For Immediate Release
On February 26, 2016, the Metropolitan Museum of Art issued a press release, falsely announcing a “settlement” of the class action lawsuit that challenges the Museum’s admission policy. In fact, there is no settlement. Class actions cannot be settled in the absence of two approvals by the Court and, in this case, the class action lawyers only requested the first such approval three days after the Museum wrongly announced that it had been given and finalized.
Court approval of a proposed settlement is not a mere formality, but rather must be litigated. As explained by Michael Hiller, who represents plaintiffs in a separate lawsuit against the Museum, “the most that can be said is that the Museum has developed a proposed deal in one of the two lawsuits concerning the admission policy, and the proposed deal will be considered by the Court in about four months.”
Mr. Hiller, whose clients filed the first lawsuit against the Museum concerning its admissions policy, refused to agree to the deal proposed by the Museum. According to Hiller, his clients “were originally part of the negotiations, but withdrew after discussions led them to believe that the resolution sought by the Museum was completely unreasonable.” Hiller maintains that, “based upon the proposed deal struck last week, the decision to withdraw from negotiations was the right one – this is an absolutely terrible deal.”
Hiller has prepared a summary entitled “Why We Are Opposing the Proposed Settlement with the Metropolitan Museum.” In it, Hiller contends that members of the class and the general public would not receive any real benefit from the proposed settlement other than a very slight modification of the Museum’s sign which, as reflected in the proposed agreement, the Museum can change after just 78 months — or earlier if certain “unspecified governmental approvals” are obtained. “Meanwhile,” Hiller continues, “the Museum would receive a full and permanent discharge of all liability for its pattern of illegal and deceptive misconduct, even if it were to nullify the supposed deal the day after it were approved by the Court.”

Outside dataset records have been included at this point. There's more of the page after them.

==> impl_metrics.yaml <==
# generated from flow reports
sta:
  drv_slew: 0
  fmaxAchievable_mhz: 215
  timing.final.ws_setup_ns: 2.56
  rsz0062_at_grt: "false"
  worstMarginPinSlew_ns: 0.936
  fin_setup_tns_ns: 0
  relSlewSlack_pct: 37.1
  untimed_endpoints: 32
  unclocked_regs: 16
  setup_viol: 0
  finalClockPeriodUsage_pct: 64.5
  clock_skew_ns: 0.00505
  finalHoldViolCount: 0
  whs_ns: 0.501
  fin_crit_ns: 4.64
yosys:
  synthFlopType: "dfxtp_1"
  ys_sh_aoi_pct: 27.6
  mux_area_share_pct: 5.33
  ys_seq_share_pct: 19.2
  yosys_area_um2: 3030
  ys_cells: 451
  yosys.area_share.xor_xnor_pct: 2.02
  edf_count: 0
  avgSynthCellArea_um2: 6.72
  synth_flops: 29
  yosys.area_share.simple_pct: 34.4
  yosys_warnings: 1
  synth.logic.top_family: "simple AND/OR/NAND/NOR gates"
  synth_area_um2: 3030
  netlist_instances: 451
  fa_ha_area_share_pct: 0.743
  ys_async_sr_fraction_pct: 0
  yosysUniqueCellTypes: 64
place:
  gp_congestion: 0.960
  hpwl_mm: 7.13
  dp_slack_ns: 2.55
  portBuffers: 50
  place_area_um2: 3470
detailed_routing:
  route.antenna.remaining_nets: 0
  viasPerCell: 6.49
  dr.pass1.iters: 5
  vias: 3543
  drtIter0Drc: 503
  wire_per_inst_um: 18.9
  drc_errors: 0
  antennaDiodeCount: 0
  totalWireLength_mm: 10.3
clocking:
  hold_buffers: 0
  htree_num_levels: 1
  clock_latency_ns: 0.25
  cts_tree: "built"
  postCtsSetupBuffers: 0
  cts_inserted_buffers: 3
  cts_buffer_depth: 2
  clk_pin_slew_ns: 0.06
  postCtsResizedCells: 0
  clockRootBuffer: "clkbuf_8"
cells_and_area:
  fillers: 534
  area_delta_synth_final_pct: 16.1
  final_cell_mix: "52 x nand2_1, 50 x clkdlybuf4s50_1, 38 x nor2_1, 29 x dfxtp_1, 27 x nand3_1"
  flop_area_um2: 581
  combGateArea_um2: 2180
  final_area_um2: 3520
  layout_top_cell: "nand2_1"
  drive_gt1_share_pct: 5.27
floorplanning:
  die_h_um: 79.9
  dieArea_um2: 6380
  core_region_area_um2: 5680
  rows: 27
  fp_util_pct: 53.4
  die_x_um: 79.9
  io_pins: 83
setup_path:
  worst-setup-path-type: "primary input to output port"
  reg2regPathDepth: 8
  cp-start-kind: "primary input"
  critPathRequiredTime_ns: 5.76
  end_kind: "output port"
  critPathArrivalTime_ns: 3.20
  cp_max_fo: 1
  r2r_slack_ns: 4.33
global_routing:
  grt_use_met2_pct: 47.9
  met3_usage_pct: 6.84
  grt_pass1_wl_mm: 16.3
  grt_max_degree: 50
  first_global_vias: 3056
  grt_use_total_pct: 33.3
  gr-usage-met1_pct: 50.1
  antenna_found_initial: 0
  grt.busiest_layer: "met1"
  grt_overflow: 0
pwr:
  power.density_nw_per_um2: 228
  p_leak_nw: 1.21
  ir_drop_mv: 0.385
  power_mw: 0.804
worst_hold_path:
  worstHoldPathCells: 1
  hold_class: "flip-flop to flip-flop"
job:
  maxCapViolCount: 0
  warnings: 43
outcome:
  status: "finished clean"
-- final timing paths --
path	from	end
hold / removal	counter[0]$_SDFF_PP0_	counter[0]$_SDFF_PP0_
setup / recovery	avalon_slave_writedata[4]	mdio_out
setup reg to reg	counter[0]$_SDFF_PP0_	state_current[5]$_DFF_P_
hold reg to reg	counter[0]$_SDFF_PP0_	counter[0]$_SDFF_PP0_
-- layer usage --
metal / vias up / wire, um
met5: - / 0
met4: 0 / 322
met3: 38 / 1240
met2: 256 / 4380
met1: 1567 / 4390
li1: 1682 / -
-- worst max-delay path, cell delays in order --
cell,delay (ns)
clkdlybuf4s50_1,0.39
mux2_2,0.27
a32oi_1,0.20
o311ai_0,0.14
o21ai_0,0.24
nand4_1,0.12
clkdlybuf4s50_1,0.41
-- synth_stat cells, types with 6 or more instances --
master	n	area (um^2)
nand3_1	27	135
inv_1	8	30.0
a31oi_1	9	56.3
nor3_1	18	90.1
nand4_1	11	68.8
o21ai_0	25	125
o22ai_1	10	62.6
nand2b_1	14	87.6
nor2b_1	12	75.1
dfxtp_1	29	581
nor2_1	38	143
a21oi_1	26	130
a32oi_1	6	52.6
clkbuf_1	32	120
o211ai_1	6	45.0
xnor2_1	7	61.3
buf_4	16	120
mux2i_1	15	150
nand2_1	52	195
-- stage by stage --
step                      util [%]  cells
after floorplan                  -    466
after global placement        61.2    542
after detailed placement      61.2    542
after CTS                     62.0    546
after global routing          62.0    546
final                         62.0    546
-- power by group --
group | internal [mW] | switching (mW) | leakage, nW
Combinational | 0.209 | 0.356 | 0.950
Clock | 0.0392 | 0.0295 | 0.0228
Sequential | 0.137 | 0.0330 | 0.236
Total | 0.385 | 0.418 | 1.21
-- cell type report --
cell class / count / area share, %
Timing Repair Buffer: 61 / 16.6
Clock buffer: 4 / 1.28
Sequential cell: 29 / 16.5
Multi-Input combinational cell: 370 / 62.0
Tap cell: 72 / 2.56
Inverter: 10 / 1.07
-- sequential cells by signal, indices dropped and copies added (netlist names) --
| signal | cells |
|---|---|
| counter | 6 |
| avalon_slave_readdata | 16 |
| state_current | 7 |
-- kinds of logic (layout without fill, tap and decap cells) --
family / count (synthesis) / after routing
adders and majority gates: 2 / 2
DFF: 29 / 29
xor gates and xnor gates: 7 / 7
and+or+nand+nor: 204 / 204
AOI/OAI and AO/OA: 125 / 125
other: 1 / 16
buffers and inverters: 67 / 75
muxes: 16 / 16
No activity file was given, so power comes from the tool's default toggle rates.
<file path="./run.sh">
#!/bin/bash
# OpenROAD 26Q1-2900-gdf79404cd8, Yosys 0.63+post, stock flow scripts
make -C /OpenROAD-flow-scripts/flow DESIGN_CONFIG=/design/flow/config.mk WORK_HOME=/design/flow/orfs finish
</file>
<file path="./config.mk">
export PLATFORM = sky130hd
export DESIGN_NAME = mod_counter
export DESIGN_NICKNAME = mod_counter
export VERILOG_FILES = /design/flow/design.v
export SDC_FILE = /design/flow/constraint.sdc
export NUM_CORES = 4
export LEC_CHECK = 1
export CORE_AREA = 10 10 70 70
export DIE_AREA = 0 0 80 80
</file>
<file path="./constraint.sdc">
current_design mod_counter

set clk_period 1.6
set clk_io_pct 0.2

create_clock -name clk0 -period $clk_period [get_ports {clk}]

set non_clock_inputs [all_inputs -no_clocks]
set_input_delay [expr $clk_period * $clk_io_pct] -clock clk0 $non_clock_inputs
set_output_delay [expr $clk_period * $clk_io_pct] -clock clk0 [all_outputs]
</file>
<file path="./design.v">
module mod_counter #(parameter MAX_COUNT = 800)(
    input clk, rst,
    output [$clog2(MAX_COUNT)-1:0] counter
);
    reg [$clog2(MAX_COUNT)-1:0] counter_reg, counter_next;
    always @(posedge clk) begin
        if (rst) begin
            counter_reg <= 0;
        end else begin
            counter_reg <= counter_next;
        end
    end
    always @(*) begin
        if (counter_reg == MAX_COUNT-1) begin
            counter_next = 0;
        end else begin
            counter_next = counter_reg + 1;
        end
    end
    assign counter = counter_reg;
endmodule
</file>
==> report_table.html <==
<h2>Synthesis and place &amp; route</h2>
<table>
<tr><th>Metric</th><th>Value</th></tr>
<tr><th colspan="2">Clocking</th></tr>
<tr><td>Clock sinks</td><td>10</td></tr>
<tr><td>Number of levels the H-tree was split into</td><td>1</td></tr>
<tr><td>TritonCTS clock tree</td><td>done</td></tr>
<tr><td>Clock latency reported for the late side of the worst-skew pair</td><td>around 260 ps</td></tr>
<tr><td>Setup repair bufs after CTS</td><td>0</td></tr>
<tr><td>Clock buffers created by TritonCTS</td><td>3</td></tr>
<tr><td>Clock transition at the register clock pins on the worst setup and hold paths after CTS</td><td>approximately 60 ps</td></tr>
<tr><td>Root Buffer</td><td>clkbuf_4</td></tr>
<tr><td>Hold_buf cts</td><td>0</td></tr>
<tr><td>Post-CTS resize count</td><td>0</td></tr>
<tr><td>Buffers from clock root to sink, at most</td><td>2</td></tr>
<tr><th colspan="2">Finish</th></tr>
<tr><td>Number of flip-flops under the largest register name</td><td>10</td></tr>
<tr><td>Post-Layout Cell Count</td><td>111</td></tr>
<tr><td>Share of final-layout standard cells stronger than drive strength 1</td><td>16.9%</td></tr>
<tr><td>Post-layout utilization of the core</td><td>approximately a fifth</td></tr>
<tr><td>Area growth from synthesis to layout</td><td>47.5%</td></tr>
<tr><th colspan="2">Floorplan</th></tr>
<tr><td>Number of primary I/O pins</td><td>12</td></tr>
<tr><td>Row count</td><td>21</td></tr>
<tr><td>Die width</td><td>~80 um</td></tr>
<tr><td>Fp_density</td><td>between 10% and 20%</td></tr>
<tr><td>Area enclosed by the die boundary</td><td>0.00640 mm2</td></tr>
<tr><td>Die H</td><td>roughly 80 um</td></tr>
<tr><td>Core Box Area</td><td>roughly 0.0034 mm2</td></tr>
<tr><th colspan="2">Synth</th></tr>
<tr><td>Share of synthesized registers carrying an async set or reset</td><td>0%</td></tr>
<tr><td>Number of distinct standard cells referenced by the synthesized netlist</td><td>18</td></tr>
<tr><td>Yosys stat cell total</td><td>between 40 and 50</td></tr>
<tr><td>Ys flop type</td><td>dfxtp_1</td></tr>
<tr><td>Top area cells in the synthesized netlist</td><td>dfxtp_1, nand3_1, o31ai_4, a21oi_1, nor2_1</td></tr>
<tr><td>Commonest cells in the synthesized netlist</td><td>dfxtp_1, nand3_1, nor2_1</td></tr>
<tr><td>Area leader share</td><td>45.2%</td></tr>
<tr><td>Count of warnings emitted by yosys</td><td>1</td></tr>
<tr><td>Synth flops</td><td>10</td></tr>
<tr><td>Post-Syn Area per Cell</td><td>9.04 um2</td></tr>
<tr><td>Count of mapped cells out of synthesis</td><td>slightly below 50</td></tr>
<tr><td>Post-synthesis cell area</td><td>443 um2</td></tr>
<tr><td>Yosys Chip Area</td><td>between 400 and 500 um2</td></tr>
<tr><td>EDFF count, synth</td><td>0</td></tr>
<tr><td>Share of synthesized area occupied by flip-flops and latches</td><td>a little under half</td></tr>
<tr><td>Count leader, synth</td><td>dfxtp_1</td></tr>
<tr><td>Cell accounting for the most synthesized area</td><td>dfxtp_1</td></tr>
<tr><th colspan="2">Power</th></tr>
<tr><td>Standby leakage power</td><td>0.000203 uW</td></tr>
<tr><td>Design Power</td><td>between 400 and 500 uW</td></tr>
<tr><td>Worst IR drop on VDD</td><td>~0.47 mV</td></tr>
<tr><td>PD cells</td><td>approximately 740 mW/mm2</td></tr>
<tr><th colspan="2">Worst setup path</th></tr>
<tr><td>Data arrival time of the worst path</td><td>1200 ps</td></tr>
<tr><td>Peak per-stage delay on the critical path</td><td>between 400 and 500 ps</td></tr>
<tr><td>Peak fanout along the critical path</td><td>6</td></tr>
<tr><td>CP cell instances</td><td>buf_4, clkdlybuf4s50_1</td></tr>
<tr><td>Beginning of the worst register-to-register path</td><td>counter_reg[1]</td></tr>
<tr><td>Slack of the worst reg-to-reg path</td><td>130 ps</td></tr>
<tr><td>Critical setup path kind</td><td>reg -&gt; out</td></tr>
<tr><td>Kind of cell adding the most delay to the critical path</td><td>buffers and inverters</td></tr>
<tr><td>Slowest-stage cell, CP</td><td>clkdlybuf4s50_1</td></tr>
<tr><td>Setup crit end kind</td><td>output port</td></tr>
<tr><td>Critical path depth</td><td>2</td></tr>
<tr><td>Critical path required time</td><td>1280 ps</td></tr>
<tr><td>Number of cells on the worst reg-to-reg path</td><td>4</td></tr>
<tr><td>Number of buffers and inverters on the critical path</td><td>2</td></tr>
<tr><td>Worst flop-to-flop path endpoint</td><td>counter_reg[6]</td></tr>
<tr><td>Startpoint Class</td><td>flip-flop</td></tr>
<tr><th colspan="2">Timing</th></tr>
<tr><td>Worst setup skew after layout</td><td>~0.47 ps</td></tr>
<tr><td>RSZ-0062 raised after global routing</td><td>false</td></tr>
<tr><td>Ratio of final minimum period to clock period</td><td>between 90 and 100%</td></tr>
<tr><td>Final setup violation count</td><td>0</td></tr>
<tr><td>Max Freq</td><td>around 0.66 GHz</td></tr>
<tr><td>Total negative setup slack</td><td>0 ps</td></tr>
<tr><td>Slew headroom</td><td>between 70% and 80%</td></tr>
<tr><td>Pins Over Slew Limit</td><td>0</td></tr>
<tr><td>Tightest Pin Transition</td><td>around 350 ps</td></tr>
<tr><td>Count of final hold-check violations</td><td>0</td></tr>
<tr><td>Final Critical Period</td><td>about 1500 ps</td></tr>
<tr><th colspan="2">Route</th></tr>
<tr><td>DRC Markers</td><td>0</td></tr>
<tr><td>Antenna diodes</td><td>0</td></tr>
<tr><td>Routed vias</td><td>around 410</td></tr>
<tr><td>Iter 0 DRT Violations</td><td>32</td></tr>
<tr><td>First-pass detailed-route iteration total</td><td>4</td></tr>
<tr><td>Total routed wirelength</td><td>1130 um</td></tr>
<tr><td>Antenna violation net count after detailed routing</td><td>0</td></tr>
<tr><td>Post-DR vias/cell</td><td>between 3 and 4</td></tr>
<tr><td>WL/cell</td><td>approximately 10 um</td></tr>
<tr><th colspan="2">Global route</th></tr>
<tr><td>Global-route wire length before repair</td><td>roughly 1700 um</td></tr>
<tr><td>Sum of overflow across all layers after global routing</td><td>0</td></tr>
<tr><td>GRT Resource Usage Total</td><td>under 10%</td></tr>
<tr><td>Largest net degree at the start of global routing</td><td>9</td></tr>
<tr><td>Vias in the first global route</td><td>~360</td></tr>
<tr><td>Antenna violations before repair</td><td>0</td></tr>
<tr><th colspan="2">Placement</th></tr>
<tr><td>DPL Wire Length</td><td>~840 um</td></tr>
<tr><td>Port bufs</td><td>11</td></tr>
<tr><td>Weighted congestion reported at the end of routability-driven placement</td><td>0.791</td></tr>
<tr><td>Placed cell count</td><td>approximately 110</td></tr>
<tr><th colspan="2">Min path</th></tr>
<tr><td>Worst hold path depth</td><td>2</td></tr>
<tr><td>Worst hold path startpoint</td><td>counter_reg[9]</td></tr>
<tr><td>Worst Hold Class</td><td>reg -&gt; reg</td></tr>
<tr><td>Hold Crit Endpoint</td><td>counter_reg[9]</td></tr>
<tr><th colspan="2">Flow run</th></tr>
<tr><td>Stage-log warning count</td><td>25</td></tr>
<tr><td>Max-cap viol count</td><td>0</td></tr>
<tr><th colspan="2">Status</th></tr>
<tr><td>Run status</td><td>finished clean</td></tr>
</table>
worst min-delay path, cell delays in order (launching register included):
cell	delay (ps)
dfxtp_1	330
o31ai_1	70
a21oi_1	60
routing by layer:
| metal | up-vias | track usage (%) | part of all wire [%] |
|---|---|---|---|
| met5 | - | 0 | 0 |
| met4 | 0 | 0.352 | 0.53 |
| met3 | 2 | 2.95 | 15 |
| met2 | 13 | 3.61 | 31 |
| met1 | 184 | 4.95 | 54 |
| li1 | 210 | - | - |
power by group:
group          switching (uW)  internal, uW  total (uW)  leakage, uW
Combinational            17.4          27.5        44.9     0.000107
Sequential               10.5           258         269    0.0000822
Clock                    84.8          87.0         172    0.0000138
Total                     113           373         486     0.000203
layout make-up:
type / count / area [um2]
Clock buffer: 3 / 22.5
Fill cell: 386 / 2760
Inverter: 4 / 15.0
Multi-Input combinational cell: 35 / 230
Sequential cell: 10 / 203
Tap cell: 46 / 57.6
Timing Repair Buffer: 13 / 125
metrics by stage:
step | setup WS [ps] | area (um2) | hold WS [ps]
final | 76.3 | 653 | 502
after global routing | 18.2 | 653 | 528
after CTS | 22.4 | 648 | 507
after detailed placement | 100 | 626 | 498
after global placement | 163 | 626 | 478
after floorplan | 210 | 443 | 389
cell families (layout without fill, tap and decap cells):
group,after synthesis,in the layout,share of synthesized area (%)
buffers and inverters,4,20,3.39
AND/OR/NAND/NOR,21,21,26.3
flip-flops,10,10,45.2
XOR/XNOR,3,3,5.93
adder cells (fa/ha/maj),1,1,2.82
AND-OR/OR-AND,10,10,16.4
worst max-delay path by stage:
stage	from	endpoint	slack (ps)
4_1_cts	counter_reg[5]	counter[5]	20
5_1_grt	counter_reg[1]	counter_reg[6]	20
6_report	counter_reg[6]	counter[6]	80
layout by cell type (no fill, tap or decap), types with 2 or more instances in the layout:
cell type,netlist,routed
clkbuf_4,0,3
a21oi_1,4,4
nand4_1,2,2
or4_1,2,2
dfxtp_2,0,2
nor2_1,5,5
inv_1,4,4
nand2_1,3,3
nand3_1,5,5
clkdlybuf4s50_1,0,11
dfxtp_1,10,8
o21ai_0,2,2
o31ai_1,2,2
buf_4,0,2
or3_1,2,2
xor2_1,2,2
Power and IR drop assume default switching activity.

The problems for the Museum are not limited to its misleading press release concerning a settlement that didn’t actually happen; Hiller also took issue with the Museum’s implication that the Courts have ruled that the Museum has the right to charge for admission. Hiller confirms that “no Court has ever granted the Museum permission to charge admission. Although the Museum repeatedly has argued that the statute barring the Museum from charging admission has been superseded or was otherwise replaced, no Court ever accepted that argument.”
Pat Nicholson, one of the plaintiffs Hiller represents, voiced her disappointment with the proposed settlement, emphasizing that it would “violate the bargain struck long ago between the Museum and the people, by which the Museum agreed to provide free admission to the public in exchange for public funding of the Museum and free rent, maintenance and security for its building. The taxpayers have lived up to their end of the bargain. The Museum has not.”